#### EXERCISE
Return every line of the data below that includes the string "repair".

#### INFORMATION PROVIDED
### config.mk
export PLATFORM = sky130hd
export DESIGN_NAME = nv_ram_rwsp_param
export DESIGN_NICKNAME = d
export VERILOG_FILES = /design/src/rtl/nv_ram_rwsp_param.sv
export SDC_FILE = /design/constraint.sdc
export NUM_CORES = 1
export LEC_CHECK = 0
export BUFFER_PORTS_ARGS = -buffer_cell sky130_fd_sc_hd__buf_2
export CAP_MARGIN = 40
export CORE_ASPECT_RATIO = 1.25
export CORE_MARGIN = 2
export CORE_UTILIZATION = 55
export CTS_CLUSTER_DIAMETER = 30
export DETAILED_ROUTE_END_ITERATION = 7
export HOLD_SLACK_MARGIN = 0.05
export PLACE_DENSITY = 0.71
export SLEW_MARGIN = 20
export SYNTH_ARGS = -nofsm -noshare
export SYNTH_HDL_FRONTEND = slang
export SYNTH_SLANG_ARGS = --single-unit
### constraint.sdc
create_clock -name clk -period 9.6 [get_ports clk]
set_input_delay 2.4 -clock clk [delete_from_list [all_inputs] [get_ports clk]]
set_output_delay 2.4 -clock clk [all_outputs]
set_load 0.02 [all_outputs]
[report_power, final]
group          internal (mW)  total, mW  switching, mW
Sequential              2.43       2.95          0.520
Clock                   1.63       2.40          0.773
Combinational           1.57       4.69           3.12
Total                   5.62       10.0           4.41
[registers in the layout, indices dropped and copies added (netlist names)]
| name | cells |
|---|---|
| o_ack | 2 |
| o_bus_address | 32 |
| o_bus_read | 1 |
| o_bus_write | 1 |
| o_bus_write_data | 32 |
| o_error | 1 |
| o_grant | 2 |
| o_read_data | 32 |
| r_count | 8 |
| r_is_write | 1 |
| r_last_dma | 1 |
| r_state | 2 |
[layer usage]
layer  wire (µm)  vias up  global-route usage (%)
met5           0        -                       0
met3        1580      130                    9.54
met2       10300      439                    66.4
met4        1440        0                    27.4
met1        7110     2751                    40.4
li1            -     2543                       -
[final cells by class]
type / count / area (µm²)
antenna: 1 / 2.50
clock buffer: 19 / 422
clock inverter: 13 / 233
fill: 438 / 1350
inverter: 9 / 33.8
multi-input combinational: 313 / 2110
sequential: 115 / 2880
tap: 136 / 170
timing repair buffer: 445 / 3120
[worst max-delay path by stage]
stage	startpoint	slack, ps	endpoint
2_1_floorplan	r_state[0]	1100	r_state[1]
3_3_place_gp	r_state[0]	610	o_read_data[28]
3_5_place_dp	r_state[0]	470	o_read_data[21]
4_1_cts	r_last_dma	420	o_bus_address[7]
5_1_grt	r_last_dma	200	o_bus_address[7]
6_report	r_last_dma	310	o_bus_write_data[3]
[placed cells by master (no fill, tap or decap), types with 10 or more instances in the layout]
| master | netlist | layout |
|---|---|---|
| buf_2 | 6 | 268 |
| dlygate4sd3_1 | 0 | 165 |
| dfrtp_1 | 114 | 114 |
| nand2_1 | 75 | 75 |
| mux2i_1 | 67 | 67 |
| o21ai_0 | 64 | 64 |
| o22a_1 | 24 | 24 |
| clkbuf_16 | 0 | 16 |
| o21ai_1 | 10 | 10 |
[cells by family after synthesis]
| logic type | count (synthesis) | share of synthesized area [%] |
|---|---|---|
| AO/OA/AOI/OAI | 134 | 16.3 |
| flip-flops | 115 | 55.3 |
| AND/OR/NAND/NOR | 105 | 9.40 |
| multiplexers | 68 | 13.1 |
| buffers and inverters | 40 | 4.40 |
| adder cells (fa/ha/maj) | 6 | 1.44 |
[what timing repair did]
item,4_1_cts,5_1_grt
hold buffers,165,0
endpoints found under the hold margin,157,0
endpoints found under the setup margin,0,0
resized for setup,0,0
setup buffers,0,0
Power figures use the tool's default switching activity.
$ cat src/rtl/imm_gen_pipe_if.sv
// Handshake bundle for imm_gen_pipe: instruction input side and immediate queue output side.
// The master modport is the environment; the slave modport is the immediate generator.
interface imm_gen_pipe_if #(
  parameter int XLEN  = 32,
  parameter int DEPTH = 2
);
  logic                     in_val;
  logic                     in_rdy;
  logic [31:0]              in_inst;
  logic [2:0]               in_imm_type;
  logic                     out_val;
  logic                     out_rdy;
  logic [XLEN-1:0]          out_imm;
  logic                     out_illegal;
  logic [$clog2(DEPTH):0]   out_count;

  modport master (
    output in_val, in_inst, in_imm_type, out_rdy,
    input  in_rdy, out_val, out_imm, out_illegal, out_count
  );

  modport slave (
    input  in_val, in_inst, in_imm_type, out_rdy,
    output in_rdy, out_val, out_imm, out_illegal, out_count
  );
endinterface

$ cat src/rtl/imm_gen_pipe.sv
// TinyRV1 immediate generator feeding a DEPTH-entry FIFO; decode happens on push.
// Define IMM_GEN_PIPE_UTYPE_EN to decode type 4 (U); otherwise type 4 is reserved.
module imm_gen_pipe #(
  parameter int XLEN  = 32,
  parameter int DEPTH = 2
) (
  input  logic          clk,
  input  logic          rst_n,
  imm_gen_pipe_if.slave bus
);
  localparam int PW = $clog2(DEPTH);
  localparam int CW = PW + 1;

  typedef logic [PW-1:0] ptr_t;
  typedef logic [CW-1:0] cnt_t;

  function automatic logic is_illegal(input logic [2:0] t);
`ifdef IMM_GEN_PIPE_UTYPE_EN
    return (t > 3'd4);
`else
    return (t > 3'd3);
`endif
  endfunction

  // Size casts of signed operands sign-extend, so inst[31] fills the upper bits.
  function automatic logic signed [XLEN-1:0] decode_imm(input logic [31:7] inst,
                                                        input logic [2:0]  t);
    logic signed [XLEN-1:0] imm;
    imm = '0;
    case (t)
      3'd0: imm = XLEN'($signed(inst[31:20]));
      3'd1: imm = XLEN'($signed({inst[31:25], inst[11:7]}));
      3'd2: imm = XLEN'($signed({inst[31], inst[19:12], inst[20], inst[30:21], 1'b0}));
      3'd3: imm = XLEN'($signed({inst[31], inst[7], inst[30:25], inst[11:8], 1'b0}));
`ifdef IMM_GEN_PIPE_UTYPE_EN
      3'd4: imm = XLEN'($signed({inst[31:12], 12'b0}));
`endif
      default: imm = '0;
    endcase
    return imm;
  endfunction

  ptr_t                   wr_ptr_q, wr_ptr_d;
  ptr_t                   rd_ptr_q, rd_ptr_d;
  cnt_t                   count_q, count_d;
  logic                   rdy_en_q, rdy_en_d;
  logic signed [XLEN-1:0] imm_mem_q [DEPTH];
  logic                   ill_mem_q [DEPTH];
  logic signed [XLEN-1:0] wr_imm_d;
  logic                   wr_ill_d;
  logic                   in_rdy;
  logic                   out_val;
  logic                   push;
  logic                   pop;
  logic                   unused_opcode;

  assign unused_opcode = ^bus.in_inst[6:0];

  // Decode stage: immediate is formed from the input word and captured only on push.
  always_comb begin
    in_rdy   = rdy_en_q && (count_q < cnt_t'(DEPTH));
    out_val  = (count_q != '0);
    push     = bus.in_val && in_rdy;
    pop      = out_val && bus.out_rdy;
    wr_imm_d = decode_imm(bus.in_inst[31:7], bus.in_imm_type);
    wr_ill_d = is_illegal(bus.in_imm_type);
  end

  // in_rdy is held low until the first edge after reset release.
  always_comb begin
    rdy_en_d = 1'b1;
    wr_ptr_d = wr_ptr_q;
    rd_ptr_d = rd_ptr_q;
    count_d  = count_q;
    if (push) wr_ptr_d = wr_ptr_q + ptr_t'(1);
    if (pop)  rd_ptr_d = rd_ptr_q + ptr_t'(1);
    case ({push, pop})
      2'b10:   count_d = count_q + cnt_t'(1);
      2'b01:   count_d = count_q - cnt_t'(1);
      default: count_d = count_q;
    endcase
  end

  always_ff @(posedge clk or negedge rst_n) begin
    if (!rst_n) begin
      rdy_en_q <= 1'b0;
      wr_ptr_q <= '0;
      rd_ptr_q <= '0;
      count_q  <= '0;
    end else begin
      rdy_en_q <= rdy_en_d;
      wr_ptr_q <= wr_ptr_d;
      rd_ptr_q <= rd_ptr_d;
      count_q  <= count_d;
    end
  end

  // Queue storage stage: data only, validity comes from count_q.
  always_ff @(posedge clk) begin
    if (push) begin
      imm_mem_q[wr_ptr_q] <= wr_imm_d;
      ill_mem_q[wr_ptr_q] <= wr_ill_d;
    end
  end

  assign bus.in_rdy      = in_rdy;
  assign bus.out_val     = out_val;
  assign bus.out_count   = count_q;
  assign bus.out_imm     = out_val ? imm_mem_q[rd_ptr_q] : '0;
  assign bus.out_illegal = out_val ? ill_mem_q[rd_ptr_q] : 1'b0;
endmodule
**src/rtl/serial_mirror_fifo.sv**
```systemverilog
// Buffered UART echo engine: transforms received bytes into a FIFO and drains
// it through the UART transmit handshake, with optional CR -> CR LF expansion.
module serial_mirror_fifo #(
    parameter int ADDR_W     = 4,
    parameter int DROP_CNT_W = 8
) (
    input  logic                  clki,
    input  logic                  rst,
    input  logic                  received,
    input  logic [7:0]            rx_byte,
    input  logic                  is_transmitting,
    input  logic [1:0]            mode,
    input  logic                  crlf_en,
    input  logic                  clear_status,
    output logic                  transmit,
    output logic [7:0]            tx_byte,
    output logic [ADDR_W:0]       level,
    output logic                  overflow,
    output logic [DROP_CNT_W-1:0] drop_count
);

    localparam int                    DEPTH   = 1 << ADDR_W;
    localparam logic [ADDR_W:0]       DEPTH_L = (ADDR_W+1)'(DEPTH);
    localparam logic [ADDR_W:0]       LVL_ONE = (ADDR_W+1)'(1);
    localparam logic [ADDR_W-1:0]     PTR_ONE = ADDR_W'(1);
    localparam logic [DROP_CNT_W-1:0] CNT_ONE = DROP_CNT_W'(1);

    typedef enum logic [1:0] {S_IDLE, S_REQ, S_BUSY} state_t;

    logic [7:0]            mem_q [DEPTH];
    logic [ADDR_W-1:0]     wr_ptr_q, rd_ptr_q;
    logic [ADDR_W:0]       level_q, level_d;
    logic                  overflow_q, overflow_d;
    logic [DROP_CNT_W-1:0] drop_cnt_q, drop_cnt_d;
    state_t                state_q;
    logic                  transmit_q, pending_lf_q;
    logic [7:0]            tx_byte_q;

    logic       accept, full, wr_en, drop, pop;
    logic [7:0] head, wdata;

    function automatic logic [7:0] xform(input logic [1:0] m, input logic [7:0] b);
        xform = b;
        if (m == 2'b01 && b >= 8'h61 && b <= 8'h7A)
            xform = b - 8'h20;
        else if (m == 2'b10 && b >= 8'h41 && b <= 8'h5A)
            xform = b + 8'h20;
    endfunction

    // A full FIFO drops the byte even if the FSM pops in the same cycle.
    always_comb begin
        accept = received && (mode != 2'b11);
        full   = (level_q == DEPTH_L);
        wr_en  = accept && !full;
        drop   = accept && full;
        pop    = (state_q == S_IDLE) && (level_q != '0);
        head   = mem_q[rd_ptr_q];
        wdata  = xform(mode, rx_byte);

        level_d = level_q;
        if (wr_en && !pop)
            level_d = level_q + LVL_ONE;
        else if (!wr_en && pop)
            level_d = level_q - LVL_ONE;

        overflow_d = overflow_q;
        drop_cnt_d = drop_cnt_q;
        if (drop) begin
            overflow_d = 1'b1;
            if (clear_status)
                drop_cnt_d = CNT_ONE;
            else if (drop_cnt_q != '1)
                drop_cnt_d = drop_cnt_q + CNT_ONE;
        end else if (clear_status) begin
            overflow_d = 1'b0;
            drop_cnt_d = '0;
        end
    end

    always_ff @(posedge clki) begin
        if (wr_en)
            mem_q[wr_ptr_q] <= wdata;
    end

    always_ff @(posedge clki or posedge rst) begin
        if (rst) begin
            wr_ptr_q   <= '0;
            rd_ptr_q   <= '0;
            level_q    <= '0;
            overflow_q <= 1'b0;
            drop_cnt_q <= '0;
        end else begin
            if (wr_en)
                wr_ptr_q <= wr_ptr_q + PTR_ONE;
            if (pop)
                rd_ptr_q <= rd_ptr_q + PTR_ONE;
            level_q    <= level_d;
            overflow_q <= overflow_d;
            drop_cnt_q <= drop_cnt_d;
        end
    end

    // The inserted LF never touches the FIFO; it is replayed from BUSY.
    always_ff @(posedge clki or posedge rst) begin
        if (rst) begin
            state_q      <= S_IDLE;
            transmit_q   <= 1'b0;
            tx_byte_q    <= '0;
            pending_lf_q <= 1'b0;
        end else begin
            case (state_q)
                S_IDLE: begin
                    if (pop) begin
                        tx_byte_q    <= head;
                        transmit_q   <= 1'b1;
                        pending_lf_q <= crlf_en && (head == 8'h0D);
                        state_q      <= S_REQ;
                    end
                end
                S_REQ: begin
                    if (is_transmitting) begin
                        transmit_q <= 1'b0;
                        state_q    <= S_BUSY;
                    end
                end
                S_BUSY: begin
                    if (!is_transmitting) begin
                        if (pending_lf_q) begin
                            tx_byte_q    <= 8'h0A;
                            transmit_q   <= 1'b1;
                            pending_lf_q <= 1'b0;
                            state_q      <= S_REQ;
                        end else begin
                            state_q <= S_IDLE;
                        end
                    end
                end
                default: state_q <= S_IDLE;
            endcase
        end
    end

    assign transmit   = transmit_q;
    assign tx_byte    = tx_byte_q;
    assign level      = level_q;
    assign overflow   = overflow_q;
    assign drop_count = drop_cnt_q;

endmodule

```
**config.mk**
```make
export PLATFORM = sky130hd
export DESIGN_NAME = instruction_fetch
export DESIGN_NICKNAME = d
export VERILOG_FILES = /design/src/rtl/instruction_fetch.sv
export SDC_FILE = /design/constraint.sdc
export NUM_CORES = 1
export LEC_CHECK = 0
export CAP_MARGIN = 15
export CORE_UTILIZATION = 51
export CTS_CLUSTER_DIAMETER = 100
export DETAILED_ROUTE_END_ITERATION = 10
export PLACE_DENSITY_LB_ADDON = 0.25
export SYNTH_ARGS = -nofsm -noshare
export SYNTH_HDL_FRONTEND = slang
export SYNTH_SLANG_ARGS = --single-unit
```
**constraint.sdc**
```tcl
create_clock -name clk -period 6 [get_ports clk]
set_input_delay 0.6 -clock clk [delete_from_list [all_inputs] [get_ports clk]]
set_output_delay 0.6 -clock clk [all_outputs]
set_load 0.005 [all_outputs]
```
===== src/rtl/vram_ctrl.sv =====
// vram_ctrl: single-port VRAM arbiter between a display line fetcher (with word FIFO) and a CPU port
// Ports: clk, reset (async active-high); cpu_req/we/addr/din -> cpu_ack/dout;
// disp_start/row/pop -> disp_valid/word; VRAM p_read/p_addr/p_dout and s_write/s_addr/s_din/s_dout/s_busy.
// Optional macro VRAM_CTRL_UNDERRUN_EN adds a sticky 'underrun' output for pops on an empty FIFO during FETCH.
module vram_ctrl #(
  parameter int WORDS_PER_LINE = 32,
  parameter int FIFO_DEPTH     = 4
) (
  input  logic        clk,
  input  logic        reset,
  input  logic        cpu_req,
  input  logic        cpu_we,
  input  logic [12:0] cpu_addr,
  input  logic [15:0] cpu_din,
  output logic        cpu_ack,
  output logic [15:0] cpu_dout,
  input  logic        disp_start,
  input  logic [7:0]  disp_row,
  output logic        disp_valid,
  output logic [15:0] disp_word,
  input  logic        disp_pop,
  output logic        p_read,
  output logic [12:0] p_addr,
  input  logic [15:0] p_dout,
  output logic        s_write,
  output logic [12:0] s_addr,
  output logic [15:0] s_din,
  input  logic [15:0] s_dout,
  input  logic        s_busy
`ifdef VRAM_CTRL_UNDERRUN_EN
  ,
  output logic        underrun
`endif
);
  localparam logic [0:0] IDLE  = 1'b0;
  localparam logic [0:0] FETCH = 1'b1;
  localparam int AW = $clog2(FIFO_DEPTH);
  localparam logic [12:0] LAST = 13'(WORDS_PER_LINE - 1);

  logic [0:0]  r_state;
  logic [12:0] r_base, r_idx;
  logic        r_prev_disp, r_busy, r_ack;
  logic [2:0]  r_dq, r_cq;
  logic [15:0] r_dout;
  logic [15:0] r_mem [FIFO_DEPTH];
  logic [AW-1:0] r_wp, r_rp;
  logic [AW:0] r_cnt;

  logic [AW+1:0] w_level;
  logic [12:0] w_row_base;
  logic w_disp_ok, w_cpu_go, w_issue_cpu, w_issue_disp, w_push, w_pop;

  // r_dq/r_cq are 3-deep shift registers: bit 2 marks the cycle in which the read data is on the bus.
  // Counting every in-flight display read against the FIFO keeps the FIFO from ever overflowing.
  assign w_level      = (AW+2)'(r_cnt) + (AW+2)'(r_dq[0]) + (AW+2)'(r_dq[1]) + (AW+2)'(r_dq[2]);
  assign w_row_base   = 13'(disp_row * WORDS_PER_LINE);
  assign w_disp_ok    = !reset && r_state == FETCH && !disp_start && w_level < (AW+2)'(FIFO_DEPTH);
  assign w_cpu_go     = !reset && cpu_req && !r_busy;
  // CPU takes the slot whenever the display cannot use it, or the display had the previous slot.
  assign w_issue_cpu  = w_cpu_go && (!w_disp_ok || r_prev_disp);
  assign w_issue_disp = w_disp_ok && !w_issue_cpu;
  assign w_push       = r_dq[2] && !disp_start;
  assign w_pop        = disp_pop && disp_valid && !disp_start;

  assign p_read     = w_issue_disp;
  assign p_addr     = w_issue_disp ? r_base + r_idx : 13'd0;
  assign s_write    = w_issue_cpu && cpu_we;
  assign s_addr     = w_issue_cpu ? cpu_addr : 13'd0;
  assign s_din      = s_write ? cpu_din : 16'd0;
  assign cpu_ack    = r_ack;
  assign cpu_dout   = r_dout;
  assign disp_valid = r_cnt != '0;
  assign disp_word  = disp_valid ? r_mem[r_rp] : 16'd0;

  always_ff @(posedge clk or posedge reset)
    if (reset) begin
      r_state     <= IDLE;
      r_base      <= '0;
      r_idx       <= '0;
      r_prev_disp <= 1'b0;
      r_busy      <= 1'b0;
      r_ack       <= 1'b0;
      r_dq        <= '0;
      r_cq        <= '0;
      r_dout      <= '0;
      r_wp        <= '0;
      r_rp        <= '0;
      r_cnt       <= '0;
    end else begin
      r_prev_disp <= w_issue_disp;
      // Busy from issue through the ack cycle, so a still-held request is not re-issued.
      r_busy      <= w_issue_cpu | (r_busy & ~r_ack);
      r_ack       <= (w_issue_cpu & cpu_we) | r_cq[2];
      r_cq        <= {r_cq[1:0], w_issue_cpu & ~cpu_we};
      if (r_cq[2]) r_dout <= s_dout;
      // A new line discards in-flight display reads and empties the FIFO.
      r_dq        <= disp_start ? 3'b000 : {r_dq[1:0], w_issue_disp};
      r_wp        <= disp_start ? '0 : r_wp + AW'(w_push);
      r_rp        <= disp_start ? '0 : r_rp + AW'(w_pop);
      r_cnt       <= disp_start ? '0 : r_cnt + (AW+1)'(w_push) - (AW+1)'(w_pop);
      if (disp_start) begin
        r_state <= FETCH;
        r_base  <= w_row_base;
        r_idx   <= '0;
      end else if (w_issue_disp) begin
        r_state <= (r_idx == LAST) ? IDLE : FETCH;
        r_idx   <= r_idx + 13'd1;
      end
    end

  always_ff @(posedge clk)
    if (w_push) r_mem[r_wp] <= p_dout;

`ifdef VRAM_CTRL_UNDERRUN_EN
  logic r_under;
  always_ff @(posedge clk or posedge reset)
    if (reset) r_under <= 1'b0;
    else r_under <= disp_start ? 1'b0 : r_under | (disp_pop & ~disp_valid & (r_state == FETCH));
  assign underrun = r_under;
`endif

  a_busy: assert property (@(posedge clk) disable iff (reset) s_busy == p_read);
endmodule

#### TASK SOLUTION
timing repair buffer: 445 / 3120
[what timing repair did]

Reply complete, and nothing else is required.